*Provided data:*
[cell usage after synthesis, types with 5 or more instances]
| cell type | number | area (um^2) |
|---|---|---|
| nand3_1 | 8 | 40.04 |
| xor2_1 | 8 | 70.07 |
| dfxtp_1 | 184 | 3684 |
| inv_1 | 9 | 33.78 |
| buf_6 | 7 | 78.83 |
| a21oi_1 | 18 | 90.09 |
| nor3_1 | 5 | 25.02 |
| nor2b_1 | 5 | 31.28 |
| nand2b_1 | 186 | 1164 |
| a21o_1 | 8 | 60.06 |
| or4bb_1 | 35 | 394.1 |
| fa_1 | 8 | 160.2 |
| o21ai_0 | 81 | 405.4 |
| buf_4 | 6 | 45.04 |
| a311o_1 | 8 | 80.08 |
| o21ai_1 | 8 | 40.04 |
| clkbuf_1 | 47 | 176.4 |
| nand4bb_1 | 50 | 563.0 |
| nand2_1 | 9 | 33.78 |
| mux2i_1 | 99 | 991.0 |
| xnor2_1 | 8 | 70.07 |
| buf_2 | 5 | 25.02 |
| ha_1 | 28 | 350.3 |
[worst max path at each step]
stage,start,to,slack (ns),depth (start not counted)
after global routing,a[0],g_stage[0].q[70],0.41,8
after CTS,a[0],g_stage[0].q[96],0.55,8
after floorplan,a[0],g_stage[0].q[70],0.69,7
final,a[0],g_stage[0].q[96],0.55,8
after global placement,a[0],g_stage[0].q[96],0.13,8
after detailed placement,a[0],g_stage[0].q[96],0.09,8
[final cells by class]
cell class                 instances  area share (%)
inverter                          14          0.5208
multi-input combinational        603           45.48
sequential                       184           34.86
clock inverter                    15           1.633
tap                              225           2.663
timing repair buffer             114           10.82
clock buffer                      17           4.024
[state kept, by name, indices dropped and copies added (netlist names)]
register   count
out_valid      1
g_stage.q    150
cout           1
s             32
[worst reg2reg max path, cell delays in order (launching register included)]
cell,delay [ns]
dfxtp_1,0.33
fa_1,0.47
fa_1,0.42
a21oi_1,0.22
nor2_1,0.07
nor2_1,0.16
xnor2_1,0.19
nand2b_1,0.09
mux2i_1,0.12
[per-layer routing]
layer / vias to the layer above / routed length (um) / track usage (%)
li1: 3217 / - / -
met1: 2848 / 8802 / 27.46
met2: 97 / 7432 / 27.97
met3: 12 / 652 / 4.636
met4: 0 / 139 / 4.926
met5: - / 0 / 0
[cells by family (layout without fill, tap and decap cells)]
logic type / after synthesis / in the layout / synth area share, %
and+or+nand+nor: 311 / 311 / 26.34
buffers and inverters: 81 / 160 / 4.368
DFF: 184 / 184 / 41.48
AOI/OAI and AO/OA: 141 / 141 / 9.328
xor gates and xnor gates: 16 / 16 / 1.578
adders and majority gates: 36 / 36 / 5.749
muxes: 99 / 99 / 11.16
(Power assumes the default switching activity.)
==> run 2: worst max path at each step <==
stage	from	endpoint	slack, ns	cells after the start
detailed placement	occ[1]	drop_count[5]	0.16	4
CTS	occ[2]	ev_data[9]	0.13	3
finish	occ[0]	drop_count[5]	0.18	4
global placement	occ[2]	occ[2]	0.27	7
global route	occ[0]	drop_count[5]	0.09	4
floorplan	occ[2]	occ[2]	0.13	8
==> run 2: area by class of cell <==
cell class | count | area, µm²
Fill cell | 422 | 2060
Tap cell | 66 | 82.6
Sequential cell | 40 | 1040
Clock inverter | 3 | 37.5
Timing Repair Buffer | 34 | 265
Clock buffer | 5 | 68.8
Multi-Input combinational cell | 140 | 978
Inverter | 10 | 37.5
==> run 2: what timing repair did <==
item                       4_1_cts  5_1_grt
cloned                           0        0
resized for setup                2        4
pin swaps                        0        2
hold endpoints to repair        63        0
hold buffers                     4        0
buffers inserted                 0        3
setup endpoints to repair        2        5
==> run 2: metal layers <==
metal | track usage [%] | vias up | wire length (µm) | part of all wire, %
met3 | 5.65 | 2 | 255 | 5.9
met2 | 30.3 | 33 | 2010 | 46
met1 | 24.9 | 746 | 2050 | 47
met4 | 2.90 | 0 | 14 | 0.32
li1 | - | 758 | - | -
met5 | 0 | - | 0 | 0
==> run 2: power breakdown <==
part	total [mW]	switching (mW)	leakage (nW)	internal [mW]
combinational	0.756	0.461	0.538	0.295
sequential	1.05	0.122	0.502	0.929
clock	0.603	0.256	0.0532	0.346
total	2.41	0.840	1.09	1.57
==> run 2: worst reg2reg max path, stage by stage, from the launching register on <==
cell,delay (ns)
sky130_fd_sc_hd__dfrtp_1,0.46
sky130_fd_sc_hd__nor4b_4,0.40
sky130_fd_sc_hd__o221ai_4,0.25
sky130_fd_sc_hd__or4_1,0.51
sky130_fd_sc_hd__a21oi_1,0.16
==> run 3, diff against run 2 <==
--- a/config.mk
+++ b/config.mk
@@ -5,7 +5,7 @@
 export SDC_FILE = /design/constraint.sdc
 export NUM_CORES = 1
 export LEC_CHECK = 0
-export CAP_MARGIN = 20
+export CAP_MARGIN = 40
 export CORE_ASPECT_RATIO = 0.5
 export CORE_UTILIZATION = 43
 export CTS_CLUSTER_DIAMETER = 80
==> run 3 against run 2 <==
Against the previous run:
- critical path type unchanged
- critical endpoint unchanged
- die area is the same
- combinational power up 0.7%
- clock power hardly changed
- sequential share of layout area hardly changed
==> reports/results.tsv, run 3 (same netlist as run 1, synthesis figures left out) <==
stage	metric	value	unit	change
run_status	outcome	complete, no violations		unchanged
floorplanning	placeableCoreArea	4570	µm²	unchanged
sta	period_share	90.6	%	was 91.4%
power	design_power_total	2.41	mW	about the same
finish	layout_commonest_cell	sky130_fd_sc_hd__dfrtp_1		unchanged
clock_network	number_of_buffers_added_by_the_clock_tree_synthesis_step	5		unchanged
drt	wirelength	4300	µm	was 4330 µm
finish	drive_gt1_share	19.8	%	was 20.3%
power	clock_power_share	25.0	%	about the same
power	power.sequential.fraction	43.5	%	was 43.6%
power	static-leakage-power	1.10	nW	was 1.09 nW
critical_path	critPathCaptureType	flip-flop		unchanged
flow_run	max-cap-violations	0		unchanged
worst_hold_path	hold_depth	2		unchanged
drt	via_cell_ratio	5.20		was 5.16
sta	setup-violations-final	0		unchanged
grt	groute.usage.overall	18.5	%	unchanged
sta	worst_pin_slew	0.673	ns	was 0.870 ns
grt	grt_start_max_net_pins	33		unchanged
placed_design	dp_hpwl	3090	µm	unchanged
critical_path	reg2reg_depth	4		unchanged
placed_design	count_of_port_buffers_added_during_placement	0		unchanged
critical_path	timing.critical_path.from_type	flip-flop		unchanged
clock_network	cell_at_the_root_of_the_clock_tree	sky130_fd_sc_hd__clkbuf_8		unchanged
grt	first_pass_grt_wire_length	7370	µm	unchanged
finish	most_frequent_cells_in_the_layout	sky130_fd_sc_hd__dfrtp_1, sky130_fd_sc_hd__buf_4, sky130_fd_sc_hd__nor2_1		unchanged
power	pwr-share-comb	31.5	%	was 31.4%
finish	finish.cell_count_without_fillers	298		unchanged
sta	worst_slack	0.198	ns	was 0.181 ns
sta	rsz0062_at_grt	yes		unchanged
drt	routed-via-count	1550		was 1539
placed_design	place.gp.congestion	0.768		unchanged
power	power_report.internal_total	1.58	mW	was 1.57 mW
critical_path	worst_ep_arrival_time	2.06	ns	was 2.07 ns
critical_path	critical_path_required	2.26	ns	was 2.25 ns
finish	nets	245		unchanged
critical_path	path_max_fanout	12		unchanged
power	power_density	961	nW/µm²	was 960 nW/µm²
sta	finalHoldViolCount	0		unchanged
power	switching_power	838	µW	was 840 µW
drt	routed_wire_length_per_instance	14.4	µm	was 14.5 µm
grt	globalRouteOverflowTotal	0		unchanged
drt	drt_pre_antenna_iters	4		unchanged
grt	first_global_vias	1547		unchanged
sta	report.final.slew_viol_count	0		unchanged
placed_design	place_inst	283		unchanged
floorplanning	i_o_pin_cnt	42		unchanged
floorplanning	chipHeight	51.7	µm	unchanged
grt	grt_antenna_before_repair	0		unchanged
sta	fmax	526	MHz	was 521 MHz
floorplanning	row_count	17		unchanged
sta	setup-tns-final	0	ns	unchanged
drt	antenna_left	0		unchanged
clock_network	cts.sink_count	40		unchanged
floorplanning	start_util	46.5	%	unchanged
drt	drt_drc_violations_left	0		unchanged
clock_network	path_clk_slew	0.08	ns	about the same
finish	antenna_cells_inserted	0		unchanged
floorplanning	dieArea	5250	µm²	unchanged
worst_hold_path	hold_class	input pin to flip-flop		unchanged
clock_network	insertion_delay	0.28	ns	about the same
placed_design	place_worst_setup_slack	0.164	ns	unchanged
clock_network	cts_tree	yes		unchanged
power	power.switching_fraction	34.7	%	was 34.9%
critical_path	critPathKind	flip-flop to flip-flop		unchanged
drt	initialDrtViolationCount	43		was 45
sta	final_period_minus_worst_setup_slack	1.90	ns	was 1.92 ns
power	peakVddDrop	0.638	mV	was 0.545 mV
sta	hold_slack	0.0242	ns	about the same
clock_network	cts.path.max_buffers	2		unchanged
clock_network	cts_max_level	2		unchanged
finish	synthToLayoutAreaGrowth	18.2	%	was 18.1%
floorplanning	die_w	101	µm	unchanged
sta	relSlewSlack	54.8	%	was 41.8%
File: config.mk
export PLATFORM = sky130hd
export DESIGN_NAME = leds_driver_flat
export DESIGN_NICKNAME = d
export VERILOG_FILES = /design/src/rtl/leds_pkg.sv /design/src/rtl/leds_driver_if.sv /design/src/rtl/leds_driver_tick_divider.sv /design/src/rtl/leds_driver.sv /design/src/flat_wrapper.sv
export SDC_FILE = /design/constraint.sdc
export NUM_CORES = 1
export LEC_CHECK = 0
export CAP_MARGIN = 20
export CORE_MARGIN = 8
export CORE_UTILIZATION = 30
export CTS_BUF_LIST = sky130_fd_sc_hd__clkbuf_8
export DETAILED_ROUTE_END_ITERATION = 10
export SLEW_MARGIN = 20
export SYNTH_ARGS = -nofsm -noshare
export SYNTH_HDL_FRONTEND = slang
export SYNTH_SLANG_ARGS = --single-unit
File: constraint.sdc
create_clock -name clk -period 1.6 [get_ports clk]
set_input_delay 0.16 -clock clk [delete_from_list [all_inputs] [get_ports clk]]
set_output_delay 0.16 -clock clk [all_outputs]
set_load 0.005 [all_outputs]
File: src/rtl/leds_pkg.sv
// Shared types and constants for the LED PWM driver.
package leds_pkg;
  localparam int unsigned PWM_WIDTH = 8;
  localparam int unsigned NUM_LEDS  = 4;

  typedef logic [PWM_WIDTH-1:0] brightness_t;

  typedef enum logic {
    BLINK_ON  = 1'b0,
    BLINK_OFF = 1'b1
  } blink_state_t;
endpackage

File: src/rtl/leds_driver_if.sv
// Control/pin bundle between the LED bus-interface stage (master) and the PWM driver (slave).
interface leds_driver_if;
  import leds_pkg::*;

  logic        ctrl_en;
  logic        ctrl_led0;
  logic        ctrl_led1;
  logic        ctrl_led2;
  logic        ctrl_led3;
  brightness_t brightness;
  logic        blink_en;
  logic        led0;
  logic        led1;
  logic        led2;
  logic        led3;
  logic        period_start;

  modport master (
    output ctrl_en, ctrl_led0, ctrl_led1, ctrl_led2, ctrl_led3, brightness, blink_en,
    input  led0, led1, led2, led3, period_start
  );

  modport slave (
    input  ctrl_en, ctrl_led0, ctrl_led1, ctrl_led2, ctrl_led3, brightness, blink_en,
    output led0, led1, led2, led3, period_start
  );
endinterface

File: src/rtl/leds_driver_tick_divider.sv
// Prescaler: counts 0..DIV-1 and flags the cycle holding DIV-1; clr holds it at 0.
module tick_divider #(
  parameter int unsigned DIV = 4
) (
  input  logic clk,
  input  logic rst,
  input  logic clr,
  output logic tick
);
  localparam int unsigned CW = (DIV > 1) ? $clog2(DIV) : 1;
  localparam logic [CW-1:0] LAST = CW'(DIV - 1);

  logic [CW-1:0] cnt_q, cnt_d;

  always_comb begin
    tick  = !clr && (cnt_q == LAST);
    cnt_d = cnt_q + CW'(1);
    if (clr || tick) cnt_d = '0;
  end

  always_ff @(posedge clk or posedge rst) begin
    if (rst) cnt_q <= '0;
    else     cnt_q <= cnt_d;
  end
endmodule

*What to produce:* Beginning with the line above that contains "and+or+nand+nor: 311 / 311 / 26.34", copy each line exactly up to and including the line that contains "2: worst max", and go no further.

*Answer to this problem:*
and+or+nand+nor: 311 / 311 / 26.34
buffers and inverters: 81 / 160 / 4.368
DFF: 184 / 184 / 41.48
AOI/OAI and AO/OA: 141 / 141 / 9.328
xor gates and xnor gates: 16 / 16 / 1.578
adders and majority gates: 36 / 36 / 5.749
muxes: 99 / 99 / 11.16
(Power assumes the default switching activity.)
==> run 2: worst max path at each step <==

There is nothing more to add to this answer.